Die Roboterarmsteuerung dient als Assistenzsystem dazu, dass der Nutzer mit Hilfe seiner gewohnten Eingabemethode einen Roboterarm als Unterstützungssystem für das Greifen (Kühlschrank, Türen, Tasse, etc.) nutzen kann.

 

 

Die Idee hinter der Fernsteuerung ist es dem Nutzer eine Möglichkeit zu geben, den Rollstuhl, wenn er nicht gebraucht wird (z.B. nachts beim Schlafen), ferngesteuert bis zur nächsten Ladestation zu fahren. Hierzu wurde eine Smartphonelösung umgesetzt.

 

Mit Hilfe der SAM/ FROSAM-Technologie konnten zudem verschiedene zusätzliche Assistenzfunktionen entwickelt werden.

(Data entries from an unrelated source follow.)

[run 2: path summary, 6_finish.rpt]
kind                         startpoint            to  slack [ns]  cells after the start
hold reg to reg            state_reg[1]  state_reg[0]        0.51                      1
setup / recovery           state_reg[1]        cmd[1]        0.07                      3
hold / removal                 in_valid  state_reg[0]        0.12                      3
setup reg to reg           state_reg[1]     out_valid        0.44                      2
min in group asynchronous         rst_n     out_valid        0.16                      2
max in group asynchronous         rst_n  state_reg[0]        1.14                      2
`src/rtl/dq_pkg.sv`:
```
// ----------------------------------------------------------------------------
// dq_pkg
// Shared types and constants for the bounded deque: command and status codes,
// cell chain operations and the sequencer states.
// ----------------------------------------------------------------------------
package dq_pkg;

  // Default geometry
  localparam int DEPTH       = 16;
  localparam int VALUE_WIDTH = 32;

  // Fixed field widths of the channels
  localparam int ACTION_W  = 3;
  localparam int OPERAND_W = 32;
  localparam int ITEM_W    = 32;
  localparam int STATUS_W  = 2;
  localparam int OCC_W     = 5;

  // Command codes
  typedef enum logic [ACTION_W-1:0] {
    ACT_PUSH_FRONT = 3'd0,
    ACT_PUSH_BACK  = 3'd1,
    ACT_POP_FRONT  = 3'd2,
    ACT_POP_BACK   = 3'd3,
    ACT_DELETE     = 3'd4,
    ACT_READ_FIRST = 3'd5,
    ACT_READ_LAST  = 3'd6,
    ACT_CLEAR      = 3'd7
  } action_t;

  // Result status codes
  typedef enum logic [STATUS_W-1:0] {
    ST_OK    = 2'd0,
    ST_EMPTY = 2'd1,
    ST_FULL  = 2'd2
  } status_t;

  // Operation applied to every cell of the chain in the same cycle
  typedef enum logic [2:0] {
    CELL_HOLD,       // keep contents
    CELL_INS_FRONT,  // take left neighbor, cell 0 takes the new word
    CELL_LOAD,       // the cell at position count takes the new word
    CELL_ROT,        // rotate occupied run one place toward the front
    CELL_DROP        // shift toward the front, losing the head
  } cell_op_t;

  // Control bundle broadcast to the chain
  typedef struct packed {
    cell_op_t op;
  } cell_ctl_t;

  // Sequencer states
  typedef enum logic [1:0] {
    S_IDLE,
    S_ROT,
    S_DEL,
    S_READ
  } state_t;

endpackage

```
`src/rtl/dq_if.sv`:
```
// ----------------------------------------------------------------------------
// dq_if
// Valid/ready channels of the deque: the command channel and the result
// channel, each with a source and a sink modport.
// ----------------------------------------------------------------------------
interface dq_cmd_if;
  logic                                 valid;
  logic                                 ready;
  logic [dq_pkg::ACTION_W-1:0]          action;
  logic signed [dq_pkg::OPERAND_W-1:0]  operand;

  modport source (output valid, action, operand, input ready);
  modport sink   (input valid, action, operand, output ready);
endinterface

interface dq_rsp_if;
  logic                                 valid;
  logic                                 ready;
  logic signed [dq_pkg::ITEM_W-1:0]     item_value;
  logic                                 has_value;
  logic [dq_pkg::STATUS_W-1:0]          status;
  logic [dq_pkg::OCC_W-1:0]             occupancy;
  logic                                 last_of_run;

  modport source (output valid, item_value, has_value, status, occupancy, last_of_run,
                  input ready);
  modport sink   (input valid, item_value, has_value, status, occupancy, last_of_run,
                  output ready);
endinterface

```
`src/rtl/dq_cell.sv`:
```
// ----------------------------------------------------------------------------
// dq_cell
// One storage cell of the deque chain. Holds the word at a fixed logical
// position and moves data to or from its neighbors as the broadcast op says.
// ----------------------------------------------------------------------------
module dq_cell #(
  parameter int VALUE_WIDTH = dq_pkg::VALUE_WIDTH,
  parameter int CNT_W       = 5,
  parameter int IDX         = 0
) (
  input  logic                   clk,
  input  dq_pkg::cell_ctl_t      ctl,
  input  logic [CNT_W-1:0]       count,
  input  logic [VALUE_WIDTH-1:0] new_word,
  input  logic [VALUE_WIDTH-1:0] head,
  input  logic [VALUE_WIDTH-1:0] left,
  input  logic [VALUE_WIDTH-1:0] right,
  output logic [VALUE_WIDTH-1:0] data
);

  logic at_tail;   // this cell is the last occupied one
  logic at_free;   // this cell is the first free one

  assign at_tail = (count == CNT_W'(IDX + 1));
  assign at_free = (count == CNT_W'(IDX));

  // Payload register, no reset
  always_ff @(posedge clk) begin
    case (ctl.op)
      dq_pkg::CELL_INS_FRONT: data <= left;
      dq_pkg::CELL_LOAD: begin
        if (at_free) data <= new_word;
      end
      dq_pkg::CELL_ROT:  data <= at_tail ? head : right;
      dq_pkg::CELL_DROP: data <= right;
      default:           data <= data;
    endcase
  end

endmodule

```
`src/rtl/bounded_deque_with_value_delete.sv`:
```
// ----------------------------------------------------------------------------
// bounded_deque_with_value_delete
// Bounded double-ended queue of signed words with delete-by-value, built as a
// chain of storage cells driven by a small sequencer.
// ----------------------------------------------------------------------------
// The store is a row of DEPTH cells, cell 0 holding the front entry; only the
// front cell is ever read out. Push front, push back, pop front, clear, pop back
// on an empty store and a read of zero entries are handled in the cycle they are
// accepted, without leaving the idle state. Every other command walks the
// occupied run around the chain one position per cycle, pausing only where a
// result must wait for the result register; a read of the first or last N
// entries emits one result per entry read. Each result waits in a single
// result register until it is taken. A new command is taken only when the
// sequencer is idle and the result register is free or being drained in the
// same cycle, so a receiver that holds off also stalls the command channel.
module bounded_deque_with_value_delete #(
  parameter int DEPTH       = dq_pkg::DEPTH,
  parameter int VALUE_WIDTH = dq_pkg::VALUE_WIDTH
) (
  input  logic           clk,
  input  logic           rst,
  dq_cmd_if.sink         cmd,
  dq_rsp_if.source       rsp
);

  localparam int CNT_W = $clog2(DEPTH + 1);
  localparam int EXT_W = (VALUE_WIDTH > dq_pkg::ITEM_W) ? VALUE_WIDTH : dq_pkg::ITEM_W;

  // Sequencer and occupancy state
  dq_pkg::state_t         state, state_next;
  logic [CNT_W-1:0]       count, count_next;
  logic [CNT_W-1:0]       step, step_next;
  logic [CNT_W-1:0]       rd_num, rd_num_next;
  logic                   rd_last, rd_last_next;
  logic [VALUE_WIDTH-1:0] del_word, del_word_next;

  // Result register
  logic                          out_valid;
  logic signed [dq_pkg::ITEM_W-1:0] out_item;
  logic                          out_has;
  dq_pkg::status_t               out_status;
  logic [dq_pkg::OCC_W-1:0]      out_occ;
  logic                          out_last;

  // Emission request from the sequencer
  logic            emit;
  logic            emit_has;
  dq_pkg::status_t emit_status;
  logic            emit_last;

  logic                   out_free;
  logic                   cmd_fire;
  dq_pkg::action_t        act;
  dq_pkg::cell_ctl_t      ctl;
  logic [VALUE_WIDTH-1:0] push_word;
  logic [VALUE_WIDTH-1:0] cell_q [DEPTH];
  logic [VALUE_WIDTH-1:0] head;
  logic signed [EXT_W-1:0] op_ext;
  logic signed [EXT_W-1:0] head_ext;
  logic [CNT_W-1:0]       rd_eff;
  logic                   full, empty;
  logic                   in_window, win_last;

  assign out_free = !out_valid || rsp.ready;
  assign cmd.ready = !rst && (state == dq_pkg::S_IDLE) && out_free;
  assign cmd_fire  = cmd.valid && cmd.ready;
  assign act       = dq_pkg::action_t'(cmd.action);

  // Operand to stored word, head word to result field (sign extend, then cut)
  assign op_ext    = EXT_W'(cmd.operand);
  assign push_word = op_ext[VALUE_WIDTH-1:0];
  assign head      = cell_q[0];
  assign head_ext  = EXT_W'($signed(head));

  assign full  = (count == CNT_W'(DEPTH));
  assign empty = (count == '0);

  // Effective read count: negative is zero, saturate at occupancy
  always_comb begin
    if (cmd.operand[dq_pkg::OPERAND_W-1]) begin
      rd_eff = '0;
    end else if (32'(cmd.operand) > 32'(count)) begin
      rd_eff = count;
    end else begin
      rd_eff = cmd.operand[CNT_W-1:0];
    end
  end

  // Read window: which walk steps emit, and which one closes the run
  always_comb begin
    if (rd_last) begin
      in_window = (step >= (count - rd_num));
      win_last  = (step == (count - CNT_W'(1)));
    end else begin
      in_window = (step < rd_num);
      win_last  = (step == (rd_num - CNT_W'(1)));
    end
  end

  // Sequencer next state, chain control and result requests
  always_comb begin
    state_next    = state;
    count_next    = count;
    step_next     = step;
    rd_num_next   = rd_num;
    rd_last_next  = rd_last;
    del_word_next = del_word;
    ctl.op        = dq_pkg::CELL_HOLD;
    emit          = 1'b0;
    emit_has      = 1'b0;
    emit_status   = dq_pkg::ST_OK;
    emit_last     = 1'b1;

    case (state)
      dq_pkg::S_IDLE: begin
        if (cmd_fire) begin
          case (act)
            dq_pkg::ACT_PUSH_FRONT, dq_pkg::ACT_PUSH_BACK: begin
              emit = 1'b1;
              if (full) begin
                emit_status = dq_pkg::ST_FULL;
              end else begin
                ctl.op     = (act == dq_pkg::ACT_PUSH_FRONT) ? dq_pkg::CELL_INS_FRONT
                                                             : dq_pkg::CELL_LOAD;
                count_next = count + CNT_W'(1);
              end
            end
            dq_pkg::ACT_POP_FRONT: begin
              emit = 1'b1;
              if (empty) begin
                emit_status = dq_pkg::ST_EMPTY;
              end else begin
                emit_has   = 1'b1;
                ctl.op     = dq_pkg::CELL_DROP;
                count_next = count - CNT_W'(1);
              end
            end
            dq_pkg::ACT_POP_BACK: begin
              if (empty) begin
                emit        = 1'b1;
                emit_status = dq_pkg::ST_EMPTY;
              end else begin
                step_next  = count - CNT_W'(1);
                state_next = dq_pkg::S_ROT;
              end
            end
            dq_pkg::ACT_DELETE: begin
              del_word_next = push_word;
              step_next     = count;
              state_next    = dq_pkg::S_DEL;
            end
            dq_pkg::ACT_READ_FIRST, dq_pkg::ACT_READ_LAST: begin
              if (rd_eff == '0) begin
                emit        = 1'b1;
                emit_status = empty ? dq_pkg::ST_EMPTY : dq_pkg::ST_OK;
              end else begin
                rd_num_next  = rd_eff;
                rd_last_next = (act == dq_pkg::ACT_READ_LAST);
                step_next    = '0;
                state_next   = dq_pkg::S_READ;
              end
            end
            default: begin
              // clear
              emit       = 1'b1;
              count_next = '0;
            end
          endcase
        end
      end

      // Pop back: bring the tail to the front, then pop it
      dq_pkg::S_ROT: begin
        if (step != '0) begin
          ctl.op    = dq_pkg::CELL_ROT;
          step_next = step - CNT_W'(1);
        end else if (out_free) begin
          emit       = 1'b1;
          emit_has   = 1'b1;
          ctl.op     = dq_pkg::CELL_DROP;
          count_next = count - CNT_W'(1);
          state_next = dq_pkg::S_IDLE;
        end
      end

      // Delete value: each original entry passes the head once
      dq_pkg::S_DEL: begin
        if (step != '0) begin
          step_next = step - CNT_W'(1);
          if (head == del_word) begin
            ctl.op     = dq_pkg::CELL_DROP;
            count_next = count - CNT_W'(1);
          end else begin
            ctl.op = dq_pkg::CELL_ROT;
          end
        end else if (out_free) begin
          emit       = 1'b1;
          state_next = dq_pkg::S_IDLE;
        end
      end

      // Read: full rotation, emitting the head inside the window
      dq_pkg::S_READ: begin
        if (!in_window || out_free) begin
          ctl.op    = dq_pkg::CELL_ROT;
          step_next = step + CNT_W'(1);
          if (in_window) begin
            emit      = 1'b1;
            emit_has  = 1'b1;
            emit_last = win_last;
          end
          if (step == (count - CNT_W'(1))) state_next = dq_pkg::S_IDLE;
        end
      end

      default: state_next = dq_pkg::S_IDLE;
    endcase
  end

  // Control registers
  always_ff @(posedge clk) begin
    if (rst) begin
      state <= dq_pkg::S_IDLE;
      count <= '0;
    end else begin
      state <= state_next;
      count <= count_next;
    end
  end

  // Sequencer working registers
  always_ff @(posedge clk) begin
    step     <= step_next;
    rd_num   <= rd_num_next;
    rd_last  <= rd_last_next;
    del_word <= del_word_next;
  end

  // Result register
  always_ff @(posedge clk) begin
    if (rst) begin
      out_valid <= 1'b0;
    end else if (emit) begin
      out_valid <= 1'b1;
    end else if (rsp.ready) begin
      out_valid <= 1'b0;
    end
  end

  always_ff @(posedge clk) begin
    if (emit) begin
      out_item   <= emit_has ? head_ext[dq_pkg::ITEM_W-1:0] : '0;
      out_has    <= emit_has;
      out_status <= emit_status;
      out_occ    <= dq_pkg::OCC_W'(count_next);
      out_last   <= emit_last;
    end
  end

  assign rsp.valid       = out_valid;
  assign rsp.item_value  = out_item;
  assign rsp.has_value   = out_has;
  assign rsp.status      = out_status;
  assign rsp.occupancy   = out_occ;
  assign rsp.last_of_run = out_last;

  // Cell chain
  for (genvar g = 0; g < DEPTH; g++) begin : g_cell
    logic [VALUE_WIDTH-1:0] left_w;
    logic [VALUE_WIDTH-1:0] right_w;

    if (g == 0) begin : g_first
      assign left_w = push_word;
    end else begin : g_mid_l
      assign left_w = cell_q[g-1];
    end

    if (g == DEPTH - 1) begin : g_last
      assign right_w = head;
    end else begin : g_mid_r
      assign right_w = cell_q[g+1];
    end

    dq_cell #(
      .VALUE_WIDTH (VALUE_WIDTH),
      .CNT_W       (CNT_W),
      .IDX         (g)
    ) u_cell (
      .clk      (clk),
      .ctl      (ctl),
      .count    (count),
      .new_word (push_word),
      .head     (head),
      .left     (left_w),
      .right    (right_w),
      .data     (cell_q[g])
    );
  end

  // Assertions
  a_count_bound: assert property (@(posedge clk) disable iff (rst)
    count <= CNT_W'(DEPTH))
    else $error("occupancy above depth");

  a_emit_free: assert property (@(posedge clk) disable iff (rst)
    emit |-> out_free)
    else $error("result issued over a pending result");

  a_full_push: assert property (@(posedge clk) disable iff (rst)
    (cmd_fire && full && (act == dq_pkg::ACT_PUSH_FRONT || act == dq_pkg::ACT_PUSH_BACK))
    |=> (count == CNT_W'(DEPTH)))
    else $error("push into full store changed occupancy");

  a_read_stable: assert property (@(posedge clk) disable iff (rst)
    (state == dq_pkg::S_READ) |=> $stable(count))
    else $error("occupancy changed during read");

  a_clear: assert property (@(posedge clk) disable iff (rst)
    (cmd_fire && act == dq_pkg::ACT_CLEAR) |=> (count == '0 && state == dq_pkg::S_IDLE))
    else $error("clear did not empty the store");

endmodule

```
`src/flat_wrapper.sv`:
```
// flat-port wrapper written by rule: the top's interface ports become plain ports
module bounded_deque_with_value_delete_flat 
#(
  parameter int DEPTH       = dq_pkg::DEPTH,
  parameter int VALUE_WIDTH = dq_pkg::VALUE_WIDTH
)
  (clk, rst, cmd_valid, cmd_action, cmd_operand, cmd_ready, rsp_valid, rsp_item_value, rsp_has_value, rsp_status, rsp_occupancy, rsp_last_of_run, rsp_ready);
  dq_cmd_if cmd_i ();
  dq_rsp_if rsp_i ();
  input  logic clk;
  input  logic rst;
  input wire logic [$bits(cmd_i.valid)-1:0] cmd_valid;
  input wire logic [$bits(cmd_i.action)-1:0] cmd_action;
  input wire logic [$bits(cmd_i.operand)-1:0] cmd_operand;
  output wire logic [$bits(cmd_i.ready)-1:0] cmd_ready;
  output wire logic [$bits(rsp_i.valid)-1:0] rsp_valid;
  output wire logic [$bits(rsp_i.item_value)-1:0] rsp_item_value;
  output wire logic [$bits(rsp_i.has_value)-1:0] rsp_has_value;
  output wire logic [$bits(rsp_i.status)-1:0] rsp_status;
  output wire logic [$bits(rsp_i.occupancy)-1:0] rsp_occupancy;
  output wire logic [$bits(rsp_i.last_of_run)-1:0] rsp_last_of_run;
  input wire logic [$bits(rsp_i.ready)-1:0] rsp_ready;
  assign cmd_i.valid = cmd_valid;
  assign cmd_i.action = cmd_action;
  assign cmd_i.operand = cmd_operand;
  assign cmd_ready = cmd_i.ready;
  assign rsp_valid = rsp_i.valid;
  assign rsp_item_value = rsp_i.item_value;
  assign rsp_has_value = rsp_i.has_value;
  assign rsp_status = rsp_i.status;
  assign rsp_occupancy = rsp_i.occupancy;
  assign rsp_last_of_run = rsp_i.last_of_run;
  assign rsp_i.ready = rsp_ready;
  bounded_deque_with_value_delete #(.DEPTH(DEPTH), .VALUE_WIDTH(VALUE_WIDTH)) u_core (.clk(clk), .rst(rst), .cmd(cmd_i), .rsp(rsp_i));
endmodule
```
`config.mk`:
```
export PLATFORM = sky130hd
export DESIGN_NAME = bounded_deque_with_value_delete_flat
export DESIGN_NICKNAME = d
export VERILOG_FILES = /design/src/rtl/dq_pkg.sv /design/src/rtl/dq_if.sv /design/src/rtl/dq_cell.sv /design/src/rtl/bounded_deque_with_value_delete.sv /design/src/flat_wrapper.sv
export SDC_FILE = /design/constraint.sdc
export NUM_CORES = 2
export LEC_CHECK = 0
export ABC_AREA = 1
export BUFFER_PORTS_ARGS = -buffer_cell sky130_fd_sc_hd__buf_4
export CELL_PAD_IN_SITES_DETAIL_PLACEMENT = 1
export CELL_PAD_IN_SITES_GLOBAL_PLACEMENT = 1
export CORE_MARGIN = 2
export CORE_UTILIZATION = 25
export CTS_CLUSTER_SIZE = 12
export DETAILED_ROUTE_END_ITERATION = 10
export MAX_ROUTING_LAYER = met4
export PLACE_DENSITY = 0.6
export SLEW_MARGIN = 20
export SYNTH_ARGS = -nofsm -noshare
export SYNTH_HDL_FRONTEND = slang
export SYNTH_SLANG_ARGS = --single-unit
```
`constraint.sdc`:
```
create_clock -name clk -period 6.5 [get_ports clk]
set_clock_uncertainty 0.15 [all_clocks]
set_input_delay 0.65 -clock clk [delete_from_list [all_inputs] [get_ports clk]]
set_output_delay 0.65 -clock clk [all_outputs]
set_load 0.02 [all_outputs]
```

Das damit von uns entwickelte Hindernisvermeidungssystem dient dem Kollisionsschutz sowie dem Notstop bei Hindernissen oder Stufen. Dazu wurden neben Abstandssensoren ein Rückfahrkamerasystem sowie eine situationsbedingte aktive Hindernisvermeidung, z.B. für die assistierte Türdurchfahrt, in einen Rollstuhl integriert.

 

 

Durch die Integration einer Inertialmesseinheit in die SAM-Technologie haben wir zudem eine Sondereingabe für die E-Rollstühle in Form eines Head-Motion-Control Systems geschaffen. Hiermit ist es möglich, den Rollstuhl über die Bewegung des Kopfes zu steuern. Durch einen integrierten Kalman-Filter kann auch die Drehung und nicht nur die Neigung des Kopfes als Eingabe dienen. Das Modul in seiner Grundkonfiguration ist zudem flexibel für andere Eingabemethoden verwendbar.

 

Eine intelligente Begleitpersonensteuerung wurde ebenfalls mit Hilfe der SAM-/ FROSAM-Technologie in ein Rollstuhlsystem integriert. Hierbei werden die Signaldaten von 3D-TOF-Kameras so verrechnet, dass eine Beinerkennung der Begleitperson erfolgt. Das Ziel ist es, dass der Rollstuhl der Begleitperson seitlich folgt, um so eine bessere Interaktion zwischen Begleitperson und Rollstuhlnutzer zu ermöglichen.